***** Data for this task *****

===== src/dac_update_reset_clear_control.sv =====
`timescale 1ns/1ps
module dac_update_reset_clear_control #(
  parameter int W         = 16,
  parameter int RESET_CYC = dac_ctrl_pkg::RESET_SEQ_CYC
) (
  input  wire logic            mclk_i,
  input  wire logic            reset_i,
  input  wire logic            dev_reset_n_i,
  input  wire logic            output_clear_n_i,
  input  wire logic            load_outputs_n_i,
  input  wire logic            busy_line_i,
  input  wire logic            wr_i,
  input  wire logic [1:0]      wr_kind_i,
  input  wire logic            wr_b_i,
  input  wire logic [1:0]      wr_scope_i,
  input  wire logic [3:0]      wr_ch_i,
  input  wire logic [W-1:0]    wr_data_i,
  input  wire logic            sel_wr_i,
  input  wire logic            sel_grp_i,
  input  wire logic [7:0]      sel_data_i,
  output logic                 busy_oe_o,
  output logic                 busy_o,
  output logic                 reset_busy_o,
  output logic [16*W-1:0]      dac_code_o,
  output logic [15:0]          at_ground_o
);
  localparam int NCH = dac_ctrl_pkg::NUM_CH;

  typedef enum logic [3:0] {
    ST_IDLE  = 4'b0001,
    ST_RESET = 4'b0010,
    ST_CALC  = 4'b0100,
    ST_TAIL  = 4'b1000
  } state_e;

  // ---------------------------------------------------------------
  // Pin synchronisers
  // ---------------------------------------------------------------
  logic rst_rise, clr_lvl, ld_lvl, ld_fall, busy_lvl, busy_rise;

  edge_sync u_rst (.mclk_i(mclk_i), .reset_i(reset_i), .async_i(dev_reset_n_i),
    .level_o(), .rise_o(rst_rise), .fall_o());
  edge_sync u_clr (.mclk_i(mclk_i), .reset_i(reset_i), .async_i(output_clear_n_i),
    .level_o(clr_lvl), .rise_o(), .fall_o());
  edge_sync u_ld (.mclk_i(mclk_i), .reset_i(reset_i), .async_i(load_outputs_n_i),
    .level_o(ld_lvl), .rise_o(), .fall_o(ld_fall));
  edge_sync u_bsy (.mclk_i(mclk_i), .reset_i(reset_i), .async_i(busy_line_i),
    .level_o(busy_lvl), .rise_o(busy_rise), .fall_o());

  // ---------------------------------------------------------------
  // Register store
  // ---------------------------------------------------------------
  logic [W-1:0] xa_r [NCH];
  logic [W-1:0] xb_r [NCH];
  logic [W-1:0] ma_r [NCH];
  logic [W-1:0] mb_r [NCH];
  logic [W-1:0] ca_r [NCH];
  logic [W-1:0] cb_r [NCH];
  logic [W-1:0] x2a_r [NCH];
  logic [W-1:0] x2b_r [NCH];
  logic [W-1:0] dac_r [NCH];
  logic [NCH-1:0] pend_a_r, pend_b_r;  // Calc queue
  logic [NCH-1:0] dirty_r;             // Written since last load
  logic [NCH-1:0] sel_r;
  logic [NCH-1:0] live_r;              // Loaded since reset

  state_e       state_r;
  logic [31:0]  cnt_r;
  logic [3:0]   cur_ch_r;
  logic         cur_b_r;
  logic         calc_go_r;
  logic         load_pend_r;

  // Address decode of a write: scope to channel mask
  logic [NCH-1:0] wr_mask;
  always_comb begin
    wr_mask = '0;
    case (wr_scope_i)
      dac_ctrl_pkg::SCOPE_ONE:   wr_mask[wr_ch_i] = 1'b1;
      dac_ctrl_pkg::SCOPE_GROUP: wr_mask = wr_ch_i[3] ? 16'hFF00 : 16'h00FF;
      dac_ctrl_pkg::SCOPE_PAIR:  wr_mask = (16'h0101 << wr_ch_i[2:0]);
      default:                   wr_mask = 16'hFFFF;
    endcase
  end

  wire              in_reset = (state_r == ST_RESET);
  wire              data_wr  = wr_i & ~in_reset;
  wire              sel_wr   = sel_wr_i & ~in_reset;
  wire [NCH-1:0]    pend_all = pend_a_r | pend_b_r;
  wire              have_job = |pend_all;
  wire              local_busy = (state_r == ST_CALC) | (state_r == ST_TAIL);
  // Last busy cycle: drive drops with the sequencer, not one cycle late
  wire              busy_end  = (state_r == ST_TAIL) & (cnt_r == 32'd0) & ~have_job;
  wire              reset_end = in_reset & (cnt_r == 32'd0);

  // Next channel to calculate: lowest pending
  logic [3:0] nxt_ch;
  always_comb begin
    nxt_ch = '0;
    for (int i = NCH - 1; i >= 0; i--)
      if (pend_all[i])
        nxt_ch = 4'(i);
  end
  wire              b_next   = ~pend_a_r[nxt_ch];

  // Shared-line busy level as seen by all devices
  wire line_idle = busy_lvl & ~local_busy & ~busy_oe_o;
  wire load_req  = load_pend_r | ld_fall | (~ld_lvl & busy_rise);
  wire do_load   = line_idle & load_req & clr_lvl & ~in_reset;

  logic [W-1:0] calc_y;
  calc_engine #(.W(W)) u_calc (
    .mclk_i  (mclk_i),
    .reset_i (reset_i),
    .start_i (calc_go_r),
    .x_i     (cur_b_r ? xb_r[cur_ch_r] : xa_r[cur_ch_r]),
    .m_i     (cur_b_r ? mb_r[cur_ch_r] : ma_r[cur_ch_r]),
    .c_i     (cur_b_r ? cb_r[cur_ch_r] : ca_r[cur_ch_r]),
    .y_o     (calc_y)
  );

  // ---------------------------------------------------------------
  // Sequencer
  // ---------------------------------------------------------------
  always_ff @(posedge mclk_i) begin
    if (reset_i) begin
      state_r   <= ST_IDLE;
      cnt_r     <= '0;
      cur_ch_r  <= '0;
      cur_b_r   <= 1'b0;
      calc_go_r <= 1'b0;
    end else begin
      calc_go_r <= 1'b0;
      case (state_r)
        ST_IDLE: begin
          if (have_job) begin
            state_r   <= ST_CALC;
            cnt_r     <= 32'(dac_ctrl_pkg::SLOT_CYC - 1);
            cur_ch_r  <= nxt_ch;
            cur_b_r   <= b_next;
            calc_go_r <= 1'b1;
          end else if (sel_wr) begin
            // Select write needs no calculation, only one slot of busy
            state_r <= ST_TAIL;
            cnt_r   <= 32'(dac_ctrl_pkg::SLOT_CYC - 1);
          end
        end
        ST_RESET: begin
          if (cnt_r == 0)
            state_r <= ST_IDLE;
          else
            cnt_r <= cnt_r - 32'd1;
        end
        ST_CALC: begin
          if (cnt_r != 0)
            cnt_r <= cnt_r - 32'd1;
          else if (have_job) begin
            cnt_r     <= 32'(dac_ctrl_pkg::SLOT_CYC - 1);
            cur_ch_r  <= nxt_ch;
            cur_b_r   <= b_next;
            calc_go_r <= 1'b1;
          end else begin
            state_r <= ST_TAIL;
            cnt_r   <= 32'(dac_ctrl_pkg::SLOT_CYC + dac_ctrl_pkg::TAIL_CYC - 1);
          end
        end
        ST_TAIL: begin
          if (cnt_r == 0)
            state_r <= have_job ? ST_CALC : ST_IDLE;
          else
            cnt_r <= cnt_r - 32'd1;
        end
        default: state_r <= ST_IDLE;
      endcase
      if (rst_rise) begin
        state_r <= ST_RESET;
        cnt_r   <= 32'(RESET_CYC - 1);
      end
    end
  end

  // ---------------------------------------------------------------
  // Per-channel registers
  // ---------------------------------------------------------------
  genvar g;
  generate
    for (g = 0; g < NCH; g++) begin : g_ch
      wire hit    = data_wr & wr_mask[g];
      wire hit_b  = hit & wr_b_i;
      wire hit_a  = hit & ~wr_b_i;
      wire done_a = calc_go_r & (cur_ch_r == 4'(g)) & ~cur_b_r;
      wire done_b = calc_go_r & (cur_ch_r == 4'(g)) & cur_b_r;
      always_ff @(posedge mclk_i) begin
        if (reset_i || rst_rise) begin
          xa_r[g] <= dac_ctrl_pkg::INPUT_RESET;
          xb_r[g] <= dac_ctrl_pkg::INPUT_RESET;
          ma_r[g] <= dac_ctrl_pkg::GAIN_RESET;
          mb_r[g] <= dac_ctrl_pkg::GAIN_RESET;
          ca_r[g] <= dac_ctrl_pkg::OFFSET_RESET;
          cb_r[g] <= dac_ctrl_pkg::OFFSET_RESET;
          pend_a_r[g] <= 1'b0;
          pend_b_r[g] <= 1'b0;
          dirty_r[g]  <= 1'b0;
          sel_r[g]    <= 1'b0;
          live_r[g]   <= 1'b0;
        end else begin
          if (hit_a && wr_kind_i == dac_ctrl_pkg::KIND_INPUT) xa_r[g] <= wr_data_i;
          if (hit_b && wr_kind_i == dac_ctrl_pkg::KIND_INPUT) xb_r[g] <= wr_data_i;
          if (hit_a && wr_kind_i == dac_ctrl_pkg::KIND_GAIN) ma_r[g] <= wr_data_i;
          if (hit_b && wr_kind_i == dac_ctrl_pkg::KIND_GAIN) mb_r[g] <= wr_data_i;
          if (hit_a && wr_kind_i == dac_ctrl_pkg::KIND_OFFSET) ca_r[g] <= wr_data_i;
          if (hit_b && wr_kind_i == dac_ctrl_pkg::KIND_OFFSET) cb_r[g] <= wr_data_i;
          pend_a_r[g] <= hit_a | (pend_a_r[g] & ~done_a);
          pend_b_r[g] <= hit_b | (pend_b_r[g] & ~done_b);
          // New write wins over a load clearing the flag
          dirty_r[g] <= hit | (dirty_r[g] & ~do_load);
          if (sel_wr && sel_grp_i == (g >= dac_ctrl_pkg::GROUP_CH))
            sel_r[g] <= sel_data_i[g % dac_ctrl_pkg::GROUP_CH];
          if (do_load && dirty_r[g])
            live_r[g] <= 1'b1;
        end
      end
      always_ff @(posedge mclk_i) begin
        if (reset_i) begin
          x2a_r[g] <= dac_ctrl_pkg::GROUND_CODE;
          x2b_r[g] <= dac_ctrl_pkg::GROUND_CODE;
          dac_r[g] <= dac_ctrl_pkg::GROUND_CODE;
        end else begin
          if (state_r == ST_CALC && cnt_r == 1 && cur_ch_r == 4'(g)) begin
            if (cur_b_r) x2b_r[g] <= calc_y;
            else         x2a_r[g] <= calc_y;
          end
          if (do_load && dirty_r[g])
            dac_r[g] <= sel_r[g] ? x2b_r[g] : x2a_r[g];
        end
      end
      always_ff @(posedge mclk_i) begin
        if (reset_i) begin
          dac_code_o[g*W +: W] <= dac_ctrl_pkg::GROUND_CODE;
          at_ground_o[g]       <= 1'b1;
        end else begin
          dac_code_o[g*W +: W] <= dac_r[g];
          at_ground_o[g]       <= ~clr_lvl | ~live_r[g];
        end
      end
    end
  endgenerate

  // ---------------------------------------------------------------
  // Load memory and busy drive
  // ---------------------------------------------------------------
  always_ff @(posedge mclk_i) begin
    if (reset_i) begin
      load_pend_r  <= 1'b0;
      busy_oe_o    <= 1'b0;
      busy_o       <= 1'b0;
      reset_busy_o <= 1'b0;
    end else begin
      // Stored load waits for shared line; clear discards it
      if (!clr_lvl || do_load)
        load_pend_r <= 1'b0;
      else if (ld_fall)
        load_pend_r <= 1'b1;
      busy_oe_o    <= (local_busy & ~busy_end) | (have_job & ~in_reset)
                    | (sel_wr & ~in_reset);
      busy_o       <= 1'b0;
      reset_busy_o <= (in_reset & ~reset_end) | rst_rise;
    end
  end
endmodule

*****

■ How to complete this task
Transcribe, without alteration, the line that contains "(have_job & ~in_reset)" together with all lines after it in the listing above.

■ Answer space
      busy_oe_o    <= (local_busy & ~busy_end) | (have_job & ~in_reset)
                    | (sel_wr & ~in_reset);
      busy_o       <= 1'b0;
      reset_busy_o <= (in_reset & ~reset_end) | rst_rise;
    end
  end
endmodule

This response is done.